Regional and global left ventricular perfusion and function are closely related to the microvascular integrity of the relevant myocardial territories, with microvascular dysfunction leading to left ventricular impairment and vice versa. The advent of pressure and Doppler sensor-tipped guidewire technology has allowed detailed in vivo interrogation of microcirculatory physiology (7,8). Wave intensity analysis (WIA) of phasic coronary pressure and flow profiles has allowed further characterization of the microcirculation and its impact on coronary flow in a number of stable and acute clinical settings (9–11). These studies demonstrate that mechanical impedance of the coronary microcirculation by the myocardium is the predominant factor that governs myocardial perfusion, with a backward traveling (microcirculatory) expansion wave (BEW), and a forward traveling (aortic) compression wave (FCW) identified as being the most influential in generating diastolic coronary flow (12–14). WIA has not previously been used in humans to assess the effect of IABP counterpulsation therapy on the energy transfer within the coronary circulation.
The aim of this study was to characterize the effects of IABP therapy on the coronary circulation by simultaneously assessing coronary flow, microvascular resistance, and wave energy. Using these indices, we assessed whether microcirculatory autoregulation modulates the effects of IABP therapy in patients with chronic ischemic cardiomyopathy undergoing PCI.
Patients scheduled to undergo high-risk single-vessel or multivessel PCI were considered for inclusion in the study. High risk was defined as the presence of impaired left ventricular function (ejection fraction <40% on cardiac magnetic resonance imaging, echocardiography, or left ventricular angiography) and a large amount of myocardium subtended by stenosed vessels, characterized by the BCIS-JS (British Cardiovascular Intervention Society Jeopardy Score) of 6 or greater. The BCIS-JS has been described previously (15), but in brief, it is a modification of the Duke Jeopardy Score (16), which allows broader classification of coronary anatomy, including left main coronary artery stenoses and bypass grafts (the total score ranges from 0 to 12). Exclusion criteria were a prior diagnosis of significant aortic valvular disease, nonischemic cardiomyopathy, severe peripheral artery disease precluding insertion of the IABP catheter, an acute coronary syndrome within the preceding 48 h, or cardiogenic shock.
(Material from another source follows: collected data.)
**src/rtl/coo_enc_dlk_pkg.sv**
```systemverilog
// Shared types and the round-robin pick helper for the coo_enc deadlock report controller.
package coo_enc_dlk_pkg;

  typedef enum logic [0:0] {ST_IDLE, ST_REPORT} dlk_state_e;

  localparam int MAX_MON = 32;

  // First set bit of mask at or above ptr, wrapping at nMon; 0 when the mask is empty.
  function automatic int rr_pick(input logic [MAX_MON-1:0] mask, input int ptr, input int nMon);
    int pick;
    int j;
    logic found;
    pick  = 0;
    found = 1'b0;
    for (int i = 0; i < MAX_MON; i++) begin
      if (i < nMon && !found) begin
        j = (ptr + i) % nMon;
        if (mask[j]) begin
          pick  = j;
          found = 1'b1;
        end
      end
    end
    return pick;
  endfunction

endpackage

```
**src/rtl/coo_enc_dlk_persist_cnt.sv**
```systemverilog
// Persistence filter for one monitor: confirms after THRESH consecutive blocked cycles.
module coo_enc_dlk_persist_cnt #(
  parameter int THRESH = 16,
  parameter int CNT_W  = 8
) (
  input  logic clock,
  input  logic reset,
  input  logic clr,
  input  logic en,
  input  logic block,
  input  logic hold,
  output logic confirm
);

  localparam logic [CNT_W-1:0] LAST = CNT_W'(THRESH - 1);

  logic [CNT_W-1:0] cnt_q;
  logic [CNT_W-1:0] cnt_d;

  always_comb begin
    cnt_d = cnt_q;
    if (clr || !en || !block || hold) begin
      cnt_d = '0;
    end else if (cnt_q != '1) begin
      cnt_d = cnt_q + 1'b1;
    end
  end

  always_ff @(posedge clock) begin
    if (reset) begin
      cnt_q <= '0;
    end else begin
      cnt_q <= cnt_d;
    end
  end

  // Fires only on the edge that completes the THRESH-th consecutive blocked cycle.
  assign confirm = en && block && !hold && (cnt_q == LAST);

endmodule

```
**src/rtl/coo_enc_deadlock_report_ctrl.sv**
```systemverilog
// Filters monitor block flags, reports confirmed monitors round-robin and keeps a sticky deadlock flag.
module coo_enc_deadlock_report_ctrl
  import coo_enc_dlk_pkg::*;
#(
  parameter  int NUM_MON = 4,
  parameter  int THRESH  = 16,
  parameter  int CNT_W   = 8,
  localparam int IDX_W   = $clog2(NUM_MON)
) (
  input  logic               clock,
  input  logic               reset,
  input  logic               enable,
  input  logic               clear,
  input  logic [NUM_MON-1:0] mon_block,
  output logic               rpt_valid,
  input  logic               rpt_ready,
  output logic [IDX_W-1:0]   rpt_idx,
  output logic [NUM_MON-1:0] pending,
  output logic               deadlock
);

  dlk_state_e         state_q, state_d;
  logic [NUM_MON-1:0] pending_q, pending_d;
  logic [NUM_MON-1:0] reported_q, reported_d;
  logic               deadlock_q, deadlock_d;
  logic [IDX_W-1:0]   rr_ptr_q, rr_ptr_d;
  logic [IDX_W-1:0]   rpt_idx_q, rpt_idx_d;
  logic               rpt_valid_q, rpt_valid_d;
  logic [NUM_MON-1:0] confirm;
  logic [NUM_MON-1:0] hs_mask;
  logic [MAX_MON-1:0] mask_ext;
  logic               handshake;

  for (genvar g = 0; g < NUM_MON; g++) begin : g_cnt
    coo_enc_dlk_persist_cnt #(
      .THRESH (THRESH),
      .CNT_W  (CNT_W)
    ) u_cnt (
      .clock   (clock),
      .reset   (reset),
      .clr     (clear),
      .en      (enable),
      .block   (mon_block[g]),
      .hold    (reported_q[g]),
      .confirm (confirm[g])
    );
  end

  always_ff @(posedge clock) begin
    if (reset) begin
      state_q <= ST_IDLE;
    end else begin
      state_q <= state_d;
    end
  end

  always_comb begin
    state_d = state_q;
    if (clear) begin
      state_d = ST_IDLE;
    end else begin
      case (state_q)
        ST_IDLE:   if (|pending_q) state_d = ST_REPORT;
        ST_REPORT: if (rpt_ready)  state_d = ST_IDLE;
        default:   state_d = ST_IDLE;
      endcase
    end
  end

  // Clear wins over everything, including a handshake or confirmation in the same cycle.
  always_comb begin
    pending_d   = pending_q;
    reported_d  = reported_q;
    deadlock_d  = deadlock_q;
    rr_ptr_d    = rr_ptr_q;
    rpt_idx_d   = rpt_idx_q;
    rpt_valid_d = rpt_valid_q;
    hs_mask     = '0;
    mask_ext    = '0;
    mask_ext[NUM_MON-1:0] = pending_q;
    handshake   = (state_q == ST_REPORT) && rpt_valid_q && rpt_ready && !clear;
    if (handshake) hs_mask[rpt_idx_q] = 1'b1;
    if (clear) begin
      pending_d   = '0;
      reported_d  = '0;
      deadlock_d  = 1'b0;
      rpt_valid_d = 1'b0;
    end else begin
      pending_d  = (pending_q | confirm) & ~hs_mask;
      reported_d = reported_q | hs_mask;
      deadlock_d = deadlock_q | (|confirm);
      if (state_q == ST_IDLE && |pending_q) begin
        rpt_idx_d   = IDX_W'(rr_pick(mask_ext, int'(rr_ptr_q), NUM_MON));
        rpt_valid_d = 1'b1;
      end
      if (handshake) begin
        rr_ptr_d    = (rpt_idx_q == IDX_W'(NUM_MON - 1)) ? '0 : rpt_idx_q + 1'b1;
        rpt_valid_d = 1'b0;
      end
    end
  end

  always_ff @(posedge clock) begin
    if (reset) begin
      pending_q   <= '0;
      reported_q  <= '0;
      deadlock_q  <= 1'b0;
      rr_ptr_q    <= '0;
      rpt_idx_q   <= '0;
      rpt_valid_q <= 1'b0;
    end else begin
      pending_q   <= pending_d;
      reported_q  <= reported_d;
      deadlock_q  <= deadlock_d;
      rr_ptr_q    <= rr_ptr_d;
      rpt_idx_q   <= rpt_idx_d;
      rpt_valid_q <= rpt_valid_d;
    end
  end

  assign rpt_valid = rpt_valid_q;
  assign rpt_idx   = rpt_idx_q;
  assign pending   = pending_q;
  assign deadlock  = deadlock_q;

endmodule

```
**config.mk**
```make
export PLATFORM = sky130hd
export DESIGN_NAME = coo_enc_deadlock_report_ctrl
export DESIGN_NICKNAME = d
export VERILOG_FILES = /design/src/rtl/coo_enc_dlk_pkg.sv /design/src/rtl/coo_enc_dlk_persist_cnt.sv /design/src/rtl/coo_enc_deadlock_report_ctrl.sv
export SDC_FILE = /design/constraint.sdc
export NUM_CORES = 1
export LEC_CHECK = 0
export BUFFER_PORTS_ARGS = -buffer_cell sky130_fd_sc_hd__clkbuf_2
export CAP_MARGIN = 25
export CORE_ASPECT_RATIO = 1.1
export CORE_MARGIN = 2
export CORE_UTILIZATION = 54
export DETAILED_ROUTE_END_ITERATION = 10
export PLACE_DENSITY = 0.72
export SETUP_SLACK_MARGIN = 0.1
export SLEW_MARGIN = 15
export SYNTH_ARGS = -nofsm -noshare
export SYNTH_HDL_FRONTEND = slang
export SYNTH_HIERARCHICAL = 1
export SYNTH_SLANG_ARGS = --single-unit
export TNS_END_PERCENT = 10
```
**constraint.sdc**
```tcl
create_clock -name clock -period 1.65 [get_ports clock]
set_clock_uncertainty 0.15 [all_clocks]
set_input_delay 0.165 -clock clock [delete_from_list [all_inputs] [get_ports clock]]
set_output_delay 0.165 -clock clock [all_outputs]
set_load 0.01 [all_outputs]
```
==> results summary, run 1 <==
The run finished with clean final reports. The wire length of the first global-routing pass came out at 8638 um. The number of global-route vias before repair is 1942. The total die area is 0.005090 sq mm. Hold repair after CTS inserted 0 buffers. After detailed routing, no signal wire sits above met4. The mean instance size in the synthesized netlist is 8.502 sq um. The total clock sinks came out at 47. Setup repair after global routing could not meet its margin everywhere. The clock tree buffer depth is 2. The classification of the worst setup path is flip-flop to flip-flop. The critical path ends at deadlock$_SDFF_PP0_. The number of buffers added on ports is 16. The area of the core region came out at 0.004317 sq mm. By instance count, the cell type seen most on the critical path is and3_1. The met2 wirelength from detailed routing is 2550 um. The kind of end point of the critical path is a flip-flop. The net count of the mapped netlist is 305. The library cells used most frequently in the layout, excluding fill and tap cells, are dfxtp_1, nor2_1, a21oi_1, nand3_1, nor3_1.

The half-perimeter wire length after detailed placement is 3750 um. The worst hold slack came out at 0.03971 ns. STA classifies the critical path startpoint as a flip-flop. In this run the tightest slew margin relative to its limit is 68.41%. The initial core utilization came out at 56.72%. The gate count after technology mapping came out at 288.

The fill cell instance count of the final layout came out at 384. The register area came out at 943.4 sq um. The fraction of the yosys area taken by sequential cells is 38.43%.

The internal portion of the total power is 1.604 mW. The final setup violation count came out at 0. The reported net switching power is 419.8 uW. The insertion delay to the later sink of the worst-skew pair is 0.30 ns. The count of final hold-check violations came to 0. The flip-flop and latch count after synthesis is 47.

The via count of the routed design came out at 2185. The signal on the critical path passes through ha_2 > and3_1 > and3_1 > nor3_2 > a21oi_1. The violation count after the first detailed-route iteration is 79. Total power for the finished layout comes to 2.023 mW. The total length of routed met3 wires is 159 um. The number of inserted diodes came out at 0. Entering global routing, the biggest net connects 14 pins. In the final layout, the share of cells above drive strength 1 is 18.59%. The final weighted congestion in routability-driven placement is 0.7876. The row count came out at 25. The distinct cell type count of the synthesized netlist is 34.

The number of synthesis warnings is 6. The most common library cell in the layout ignoring fill and taps is dfxtp_1. The maximum achievable frequency is 0.6807 GHz.

The final-report max-slew violation count is 0. The number of iterations in the first detailed-routing pass came out at 4. The CTS tree is built.

The combinational cell fraction of total power is 3.1%. The share of the cycle needed by the critical path after routing is 89.04%. After detailed routing, the total wire length is 5199 um. The clock network accounts for 40.6% of the total power. The required arrival time at the worst endpoint is 1.69 ns.

In this run the number of H-tree levels came out at 2. Dividing the detail-routed wire length by the instance count gives 14.20 um. The endpoint identified for the worst register-to-register timing path is deadlock$_SDFF_PP0_. The total number of nets in the final design is 329. The post-CTS setup-driven buffer insertion count is 0.

In this design, the stage delay of the slowest critical-path cell is 0.34 ns. For the worst flop-to-flop path, the logic depth is 5. The biggest fanout along the worst timing path came out at 5. The worst endpoint data arrival time came out at 1.51 ns.

In the routed design, unresolved DRC markers number 0. The initial antenna violation count is 0. Setup total negative slack on the finished layout was measured at 0 ns. The number of buffers added by the clock tree synthesis step is 5. The worst hold path class is input port to flip-flop. After detailed routing, the wire length on met1 is 2410 um. Summing all multi-input logic gate instances after layout gives 0.001446 sq mm. Setup slack on the worst reg-to-reg path comes out at 0.18 ns.

The residual overflow from global routing came out at 0. The launching instance or port of the critical path is g_cnt[2].u_cnt/cnt_q[0]$_SDFFE_PP0P_. The largest individual stage delay along the critical path comes from the cell dfxtp_1. The worst-case IR drop observed on VDD is 373.5 uV. In this run the horizontal extent of the chip is 68.21 um. The power per unit of standard cell area is 739.1 mW/mm^2. The number of placed I/O pins came out at 17. The clock tree root buffer cell is clkbuf_8. The time the final worst path needs with I/O delays and setup is 1.469 ns. The number of routed nets with antenna violations is 0. The clock edge transition at the registers on the reported setup and hold paths is 0.08 ns. In this run the critical register-to-register path is launched from g_cnt[2].u_cnt/cnt_q[0]$_SDFFE_PP0P_. Per report_power, the sequential group accounts for 56.3% of the total. Dividing the detail-routed via count by the number of cells gives 5.970.

The synthesis-to-finish area growth is 11.80%. The total global-route track usage came out at 22.36%. The leakage power of the design came out at 0.9498 nW. The max-capacitance violation count is 0. In this run the cell area of the synthesized design comes to 0.002449 sq mm.

For the pin with the worst max-slew slack, the measured transition is 0.4695 ns. The share of total power consumed by net switching came out at 20.75%. The die is 74.63 um tall.
-- Yosys cell counts --
master	instances	area, sq um
a211oi_1	4	30.03
a211oi_2	4	50.05
a21boi_0	4	30.03
a21oi_1	24	120.1
a221oi_1	1	8.760
a31oi_1	5	31.28
and2_2	4	30.03
and3_1	8	50.05
and3_4	4	45.04
and3b_1	4	35.03
and4_4	4	45.04
buf_2	4	20.02
clkbuf_1	1	3.750
dfxtp_1	47	940.9
ha_1	8	100.1
inv_1	14	52.55
mux2i_1	10	100.1
nand2_1	13	48.80
nand2_2	1	6.260
nand3_1	24	120.1
nand3b_1	8	60.06
nand4_2	4	50.05
nor2_1	25	93.84
nor2b_1	2	12.51
nor3_1	24	120.1
nor3b_1	4	30.03
nor3b_4	1	18.77
nor4_1	10	62.56
nor4b_1	4	35.03
o21ai_0	14	70.07
o21bai_1	1	7.510
o31ai_1	1	7.510
or2_2	1	6.260
or3_1	1	6.260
Cardiac catheterization, IABP, and intracoronary measurement protocol
All patients were preloaded with aspirin (300 mg) and clopidogrel (600 mg). Coronary angiography was performed using a standard Judkins technique via a femoral artery approach. A 40-cc IABP catheter (Maquet Cardiovascular, Rastatt, Germany) was inserted via the contralateral femoral artery and deployed in the descending aorta distal to the left subclavian artery origin at the start of the procedure and counterpulsation was commenced at 1:1 augmentation ratio. Intracoronary nitroglycerin was administered before diagnostic angiography and intracoronary physiological measurements to ensure maximal epicardial arterial vasodilation. Hemodynamic measurements were obtained in the target vessel at least 5 min following final balloon occlusion during PCI. Aortic pressure (Pa) was measured via the coronary guiding catheter. Intracoronary pressure (Pd) and average peak velocity (APV) were measured via a 0.014-inch dual pressure and Doppler sensor-tipped guidewire (ComboWire, Volcano Corp., San Diego, California), the tip being positioned in the distal vessel. Simultaneous pressure and Doppler measurements were repeated 3× for each condition to reduce acquisition error, ensuring the resumption of steady state between measurements, defined as a return of APV to the baseline value.
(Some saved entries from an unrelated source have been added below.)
<file path="config.mk">
export PLATFORM = sky130hd
export DESIGN_NAME = instr_fetch
export DESIGN_NICKNAME = d
export VERILOG_FILES = /design/src/rtl/instr_fetch.sv
export SDC_FILE = /design/constraint.sdc
export NUM_CORES = 1
export LEC_CHECK = 0
export CAP_MARGIN = 20
export CORE_AREA = 3 3 161 163
export DETAILED_ROUTE_END_ITERATION = 8
export DIE_AREA = 0 0 164 166
export MAX_ROUTING_LAYER = met4
export PLACE_DENSITY = 0.78
export SYNTH_ARGS = -nofsm -noshare
export SYNTH_HDL_FRONTEND = slang
export SYNTH_SLANG_ARGS = --single-unit
</file>
<file path="constraint.sdc">
create_clock -name clk -period 7 [get_ports clk]
set_input_delay 1.4 -clock clk [delete_from_list [all_inputs] [get_ports clk]]
set_output_delay 1.4 -clock clk [all_outputs]
set_load 0.01 [all_outputs]
</file>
First, basal measurements were obtained (with auto-regulation “switched on”) during 1:1 IABP augmentation. Then, measurements were obtained after transiently disabling autoregulation, with 1:1 IABP augmentation. Autoregulation was disabled by inducing maximal hyperemia via sequentially increasing doses of intracoronary adenosine, with the maximal tolerable dose dictated by the onset of atrioventricular conduction block or systemic symptoms (up to 60 μg were administered in the right and up to 96 μg in the left coronary arteries, respectively). Basal and hyperemic measurements were then repeated in unassisted conditions, after placing the IABP on “stand-by” mode, and allowing at least 4 min for return of basal steady-state conditions.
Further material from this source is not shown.